Nathan Wesley Hale (February 11, 1860 – September 16, 1941) was an American politician and a member of the United States House of Representatives for the 2nd congressional district of Tennessee.

Biography
Born on February 11, 1860, near Gate City, Virginia, in Scott County, Hale was the son of Drayton Smithton and Ruth C. Frazier Hale. He attended the common schools of Nicholasville, Virginia and Kingsley Academy near Kingsport, Tennessee.

Career
Hale taught school at Hale's Mill, Virginia in 1876. He moved to Knoxville, Tennessee, in 1878 and engaged in the nursery business as well as the wholesale dry goods business, banking, and farming. He married Laura Adelaide Sebastian in 1890, and they had five children.
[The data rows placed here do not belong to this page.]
## config.mk

```make
export PLATFORM = sky130hd
export DESIGN_NAME = vl_setter
export DESIGN_NICKNAME = d
export VERILOG_FILES = /design/src/rtl/vls_pkg.sv /design/src/rtl/vls_src_sel.sv /design/src/rtl/vls_flags.sv /design/src/rtl/vls_state.sv /design/src/rtl/vl_setter.sv
export SDC_FILE = /design/constraint.sdc
export NUM_CORES = 1
export LEC_CHECK = 0
export ABC_AREA = 1
export BUFFER_PORTS_ARGS = -buffer_cell sky130_fd_sc_hd__clkbuf_2
export CORE_AREA = 2 2 90 92
export CTS_BUF_LIST = sky130_fd_sc_hd__clkbuf_8
export DETAILED_ROUTE_END_ITERATION = 12
export DIE_AREA = 0 0 92 94
export PLACE_DENSITY = 0.82
export SYNTH_ARGS = -nofsm -noshare
export SYNTH_HDL_FRONTEND = slang
export SYNTH_SLANG_ARGS = --single-unit
```

## constraint.sdc

```tcl
create_clock -name clk -period 4.8 [get_ports clk]
set_clock_uncertainty 0.1 [all_clocks]
set_input_delay 0.72 -clock clk [delete_from_list [all_inputs] [get_ports clk]]
set_output_delay 0.72 -clock clk [all_outputs]
set_load 0.1 [all_outputs]
```

## src/rtl/vls_pkg.sv

```systemverilog
package vls_pkg;
  typedef enum logic [1:0] {
    SRC_KEEP = 2'd0,
    SRC_REG  = 2'd1,
    SRC_CTR  = 2'd2,
    SRC_IMM  = 2'd3
  } vl_src_e;

  typedef struct packed {
    logic lt;
    logic gt;
    logic eq;
    logic so;
  } cr_field_t;
endpackage

```

## src/rtl/vls_src_sel.sv

```systemverilog
module vls_src_sel
  import vls_pkg::*;
#(
  parameter int XLEN  = 64,
  parameter int IDX_W = 5,
  parameter int SVI_W = 6,
  parameter int LEN_W = 7
) (
  input  logic             set_vl,
  input  logic             set_mvl,
  input  logic             vert,
  input  logic [IDX_W-1:0] ra_idx,
  input  logic [IDX_W-1:0] rt_idx,
  input  logic [XLEN-1:0]  ra_val,
  input  logic [XLEN-1:0]  ctr_val,
  input  logic [SVI_W-1:0] svi,
  input  logic [LEN_W-1:0] cur_mvl,
  input  logic [LEN_W-1:0] cur_vl,
  output logic [LEN_W-1:0] nxt_mvl,
  output logic [LEN_W-1:0] nxt_vl,
  output logic             ovf,
  output logic             step_op,
  output logic             rt_wr,
  output vl_src_e          src
);
  logic [LEN_W-1:0] imm_len;
  logic [XLEN-1:0]  req;
  logic [XLEN-1:0]  mvl_wide;
  logic             req_big;

  assign imm_len  = LEN_W'(svi) + LEN_W'(1);
  assign step_op  = vert && !set_vl && !set_mvl;
  assign nxt_mvl  = set_mvl ? imm_len : cur_mvl;
  assign mvl_wide = XLEN'(nxt_mvl);

  always_comb begin
    if (!set_vl)               src = SRC_KEEP;
    else if (ra_idx != '0)     src = SRC_REG;
    else if (rt_idx != '0)     src = SRC_CTR;
    else                       src = SRC_IMM;
  end

  always_comb begin
    unique case (src)
      SRC_REG: req = ra_val;
      SRC_CTR: req = ctr_val;
      SRC_IMM: req = XLEN'(imm_len);
      default: req = XLEN'(cur_vl);
    endcase
  end

  assign req_big = req > mvl_wide;
  assign nxt_vl  = req_big ? nxt_mvl : req[LEN_W-1:0];
  assign ovf     = req_big && (src == SRC_CTR || src == SRC_IMM);
  assign rt_wr   = !step_op && (rt_idx != '0);
endmodule

```

## src/rtl/vls_flags.sv

```systemverilog
module vls_flags
  import vls_pkg::*;
#(
  parameter int LEN_W = 7
) (
  input  logic [LEN_W-1:0] nxt_vl,
  input  logic             ovf,
  output cr_field_t        flags
);
  always_comb begin
    flags.lt = 1'b0;
    flags.eq = (nxt_vl == '0);
    flags.gt = !flags.eq;
    flags.so = ovf;
  end
endmodule

```

## src/rtl/vls_state.sv

```systemverilog
module vls_state
  import vls_pkg::*;
#(
  parameter int XLEN  = 64,
  parameter int LEN_W = 7
) (
  input  logic             clk,
  input  logic             rst,
  input  logic             op_valid,
  input  logic             step_op,
  input  logic             rc,
  input  logic             rt_wr,
  input  logic [LEN_W-1:0] nxt_mvl,
  input  logic [LEN_W-1:0] nxt_vl,
  input  cr_field_t        flags,
  output logic [LEN_W-1:0] mvl,
  output logic [LEN_W-1:0] vl,
  output logic             rt_we,
  output logic [XLEN-1:0]  rt_data,
  output logic             cr_we,
  output cr_field_t        cr_q
);
  logic take;
  assign take = op_valid && !step_op;

  always_ff @(posedge clk) begin
    if (rst) begin
      mvl     <= '0;
      vl      <= '0;
      rt_we   <= 1'b0;
      rt_data <= '0;
      cr_we   <= 1'b0;
      cr_q    <= '0;
    end else begin
      rt_we <= take && rt_wr;
      cr_we <= take && rc;
      if (take) begin
        mvl     <= nxt_mvl;
        vl      <= nxt_vl;
        rt_data <= XLEN'(nxt_vl);
        cr_q    <= flags;
      end
    end
  end

  a_r2_vl_within_mvl: assert property (@(posedge clk) disable iff (rst)
    vl <= mvl);
  a_r11_idle_holds: assert property (@(posedge clk) disable iff (rst)
    !op_valid |=> ($stable(mvl) && $stable(vl) && !rt_we && !cr_we));
  a_r10_no_cr_without_rc: assert property (@(posedge clk) disable iff (rst)
    !(op_valid && rc) |=> !cr_we);
  a_r7_step_no_change: assert property (@(posedge clk) disable iff (rst)
    (op_valid && step_op) |=> ($stable(vl) && $stable(mvl) && !rt_we && !cr_we));
  a_r8_eq_tracks_vl: assert property (@(posedge clk) disable iff (rst)
    cr_we |-> (cr_q.eq == (vl == '0) && cr_q.gt == (vl != '0) && !cr_q.lt));
  a_r6_rt_carries_vl: assert property (@(posedge clk) disable iff (rst)
    rt_we |-> (rt_data == XLEN'(vl)));
endmodule

```

## src/rtl/vl_setter.sv

```systemverilog
module vl_setter
  import vls_pkg::*;
#(
  parameter int XLEN   = 64,
  parameter int IDX_W  = 5,
  parameter int MAX_VL = 64,
  parameter int SVI_W  = $clog2(MAX_VL),
  parameter int LEN_W  = $clog2(MAX_VL + 1)
) (
  input  logic             clk,
  input  logic             rst,
  input  logic             op_valid,
  input  logic             set_vl,
  input  logic             set_mvl,
  input  logic             vert,
  input  logic             rc,
  input  logic [IDX_W-1:0] ra_idx,
  input  logic [XLEN-1:0]  ra_val,
  input  logic [IDX_W-1:0] rt_idx,
  input  logic [XLEN-1:0]  ctr_val,
  input  logic [SVI_W-1:0] svi,
  output logic [LEN_W-1:0] mvl,
  output logic [LEN_W-1:0] vl,
  output logic             rt_we,
  output logic [XLEN-1:0]  rt_data,
  output logic             cr_we,
  output logic [3:0]       cr_flags
);
  logic [LEN_W-1:0] nxt_mvl;
  logic [LEN_W-1:0] nxt_vl;
  logic             ovf;
  logic             step_op;
  logic             rt_wr;
  vl_src_e          src;
  cr_field_t        flags;
  cr_field_t        cr_q;

  vls_src_sel #(
    .XLEN(XLEN), .IDX_W(IDX_W), .SVI_W(SVI_W), .LEN_W(LEN_W)
  ) u_sel (
    .set_vl(set_vl), .set_mvl(set_mvl), .vert(vert),
    .ra_idx(ra_idx), .rt_idx(rt_idx), .ra_val(ra_val), .ctr_val(ctr_val),
    .svi(svi), .cur_mvl(mvl), .cur_vl(vl),
    .nxt_mvl(nxt_mvl), .nxt_vl(nxt_vl), .ovf(ovf), .step_op(step_op),
    .rt_wr(rt_wr), .src(src)
  );

  vls_flags #(.LEN_W(LEN_W)) u_flags (
    .nxt_vl(nxt_vl), .ovf(ovf), .flags(flags)
  );

  vls_state #(.XLEN(XLEN), .LEN_W(LEN_W)) u_state (
    .clk(clk), .rst(rst), .op_valid(op_valid), .step_op(step_op), .rc(rc),
    .rt_wr(rt_wr), .nxt_mvl(nxt_mvl), .nxt_vl(nxt_vl), .flags(flags),
    .mvl(mvl), .vl(vl), .rt_we(rt_we), .rt_data(rt_data),
    .cr_we(cr_we), .cr_q(cr_q)
  );

  assign cr_flags = cr_q;

  a_r9_so_needs_ctr_or_imm: assert property (@(posedge clk) disable iff (rst)
    (op_valid && set_vl && ra_idx != '0) |=> !cr_flags[0]);
  a_r5_mvl_from_imm: assert property (@(posedge clk) disable iff (rst)
    (op_valid && set_mvl) |=> (mvl == LEN_W'($past(svi)) + LEN_W'(1)));
endmodule

```

==> reports/qor.yml <==
outcome: "completed"
netlist_instances: 395
routedWlPerCell_um: 10.7
cts.sinks: 19
grt_max_degree: 19
synth.distinct_cells: 35
vdd_drop_max_mv: 0.229
grtUsageTotal_pct: 16.0
period_share_pct: 66.8
grt_pass1_vias: 2698
gr-total-overflow: 0
critPathMaxStageDelay_ps: 290
slew_headroom_pct: 63.9
cp_max_fo: 8
slew_violations: 0
setup.worst_path.end_class: "flip-flop"
maxCapViolCount: 0
die_w_um: 92
drt-initial-drc-count: 79
synth_top_family_by_area: "simple AND/OR/NAND/NOR gates"
antenna_found_initial: 0
worst_slew_pin_slew_ps: 545
drive_gt1_share_pct: 36.3
start_util_pct: 31.0
cts_tree: "yes"
layout.nets: 724
fin_crit_ps: 3210
synth_compound_area_share_pct: 9.49
ff2ff_setup_slack_ps: 2220
syn_to_final_growth_pct: 32.5
ant_nets: 0
cts_buffer_depth: 2
htree_levels: 1
ys_warn_count: 0
cts_root_buffer: "clkbuf_8"
min_from: "u_state.cr_q[0]$_SDFFE_PP0P_"
core_area_um2: 7610
fin_area_um2: 3130
clk_pin_slew_ps: 70
worstSetupPathType: "in -> reg"
max_freq_ghz: 0.312
fp.dieH_um: 94
synth_seq_cells: 19
drt-total-wl_um: 7110
cts_setup_buffers: 0
n_antenna_cell: 0
ys_seq_area_share_pct: 16.1
portBuffers: 176
drc: 0
total_power_mw: 0.832
viasPerCell: 4.20
io_pins: 235
critPathTopFamily: "simple AND/OR/NAND/NOR gates"
syn_area_um2: 2360
syn-mean-instance-area_um2: 5.98
fin_tns_setup_ps: 0
grt_pass1_wl_um: 11500
dp_hpwl_um: 6450
finalSetupViolCount: 0
insertion_delay_ps: 260
dpl_cell_area_um2: 3080
gpl.final_weighted_congestion: 0.913
cts_resized: 0
r2r_start: "u_state.vl[5]$_SDFFE_PP0P_"
dr.pass1.iters: 5
synth-simple-area-share_pct: 42.7
synthAdderAreaFrac_pct: 4.24
worst_path_max_delay_cell: "ha_1"
rsz0062_at_grt: "false"
holdCritPathClass: "reg -> reg"
finalHoldViolations: 0
crit_required_ps: 4850
cts_buffers: 3
critPathLaunch: "rt_idx[3]"
synth-xor-area-share_pct: 0.371
crit_path_start_kind: "primary input"
power_density_nw_per_um2: 266
fp-row-count: 32
worst-path-buf-inv: 4
num_vias: 2800
synth.mux.area_fraction_pct: 0.848
p_leak_nw: 1.83
cts_hold_buf: 0
dieArea_um2: 8650
cp.arrival_ps: 3260
critPathMostFrequentCell: "nand2_1"
-- Yosys cell counts, drive strengths merged --
cell | number | area share (%)
buf | 67 | 21
o211a | 1 | 0.42
mux2i | 2 | 0.85
nand2 | 94 | 16
clkbuf | 1 | 0.16
nand4 | 4 | 1.1
nand3 | 28 | 6.7
nor2 | 88 | 16
a21oi | 12 | 2.5
ha | 8 | 4.2
o21ai | 18 | 4.3
or2 | 9 | 2.4
conb | 1 | 0.16
dfxtp | 19 | 16
nor3b | 1 | 0.32
nor3 | 3 | 0.64
inv | 27 | 4.3
xor2 | 1 | 0.37
a211oi | 2 | 0.64
clkinv | 3 | 0.53
nand3b | 1 | 0.32
o211ai | 5 | 1.6
-- state kept, by name, summed over array words and instances (netlist names) --
signal	flops
u_state.cr_q	3
u_state.vl	7
u_state.mvl	7
u_state.rt_we	1
u_state.cr_we	1
-- power breakdown --
group          total (mW)  internal (mW)  switching (mW)
Clock               0.110         0.0577          0.0527
Combinational       0.540          0.102           0.438
Sequential          0.182          0.170          0.0116
-- cells in the final DEF (no fill, tap or decap), types with 3 or more instances in the layout --
| cell | instances |
|---|---|
| ha_1 | 8 |
| nor3_1 | 3 |
| nand3_1 | 26 |
| nor2_1 | 83 |
| or2_2 | 7 |
| clkbuf_8 | 3 |
| nand4_1 | 4 |
| dfxtp_1 | 19 |
| o21ai_1 | 3 |
| inv_1 | 22 |
| conb_1 | 58 |
| clkbuf_2 | 176 |
| a21oi_1 | 12 |
| inv_2 | 5 |
| o21ai_0 | 14 |
| nand2_1 | 90 |
| o211ai_1 | 5 |
-- final timing paths --
path,end,cells past startpoint
worst max-delay path,u_state.cr_q[2]$_SDFFE_PP0P_,25
worst min-delay path,u_state.cr_q[0]$_SDFFE_PP0P_,2
worst max register to register,u_state.cr_q[2]$_SDFFE_PP0P_,19
worst min register to register,u_state.cr_q[0]$_SDFFE_PP0P_,2
-- worst register-to-register path: stages, from the launching register on --
cell and delay (ps):
dfxtp_1 360, or2_2 300, o21ai_1 100, inv_1 60
ha_1 290, nand2_1 70, nor2_1 150, o21ai_1 90
o211ai_1 80, nand2_1 70, inv_1 90, o21ai_4 100
nand2_4 120, nand2_1 70, nand2_1 80, nand2_1 50
nor2_1 110, nand2_1 80, nand2_1 70, nor2_2 30
-- layer usage --
metal	GRT usage, %	vias to the layer above	part of all wire (%)
met4	4.73	0	2.0
met1	18.3	1173	40
li1	-	1473	-
met2	30.1	140	50
met3	3.05	14	8.2
met5	0	-	0
-- per-stage QoR --
stage                     util, %  hold WS (ps)  std cells  setup slack, ps
after floorplan                 -           689        452             1750
after global placement       40.5           356        662             1380
after detailed placement     40.5           361        662             1320
after CTS                    41.1           373        666             1590
after global routing         41.1           402        666             1100
final                        41.1           369        666             1590
-- logic make-up after synthesis --
group                    count (synthesis)
multiplexers                             2
XOR/XNOR                                 1
buffers and inverters                   98
other                                    1
flip-flops                              19
AO/OA/AOI/OAI                           38
AND/OR/NAND/NOR                        228
adder cells (fa/ha/maj)                  8
-- layout make-up --
cell class	count	area, um^2
flip-flops and latches	19	380
clock inverters	1	5.00
multi-input cells	335	1580
repair buffers	176	881
fillers	852	4480
well taps	102	128
clock buffers	3	41.3
inverters	30	114
No activity file was read; power rests on OpenSTA's default activity.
He served as a member of the Tennessee House of Representatives from 1891 to 1893. He was a member of the Tennessee Senate from 1893 to 1895. He was an unsuccessful candidate for the Republican nomination in 1902 as a Representative to the Fifty-eighth Congress.

Elected as a Republican to the Fifty-ninth and Sixtieth Congresses, Hale served from March 4, 1905, to March 3, 1909.  He was an unsuccessful candidate for re-election in 1908 to the Sixty-first Congress.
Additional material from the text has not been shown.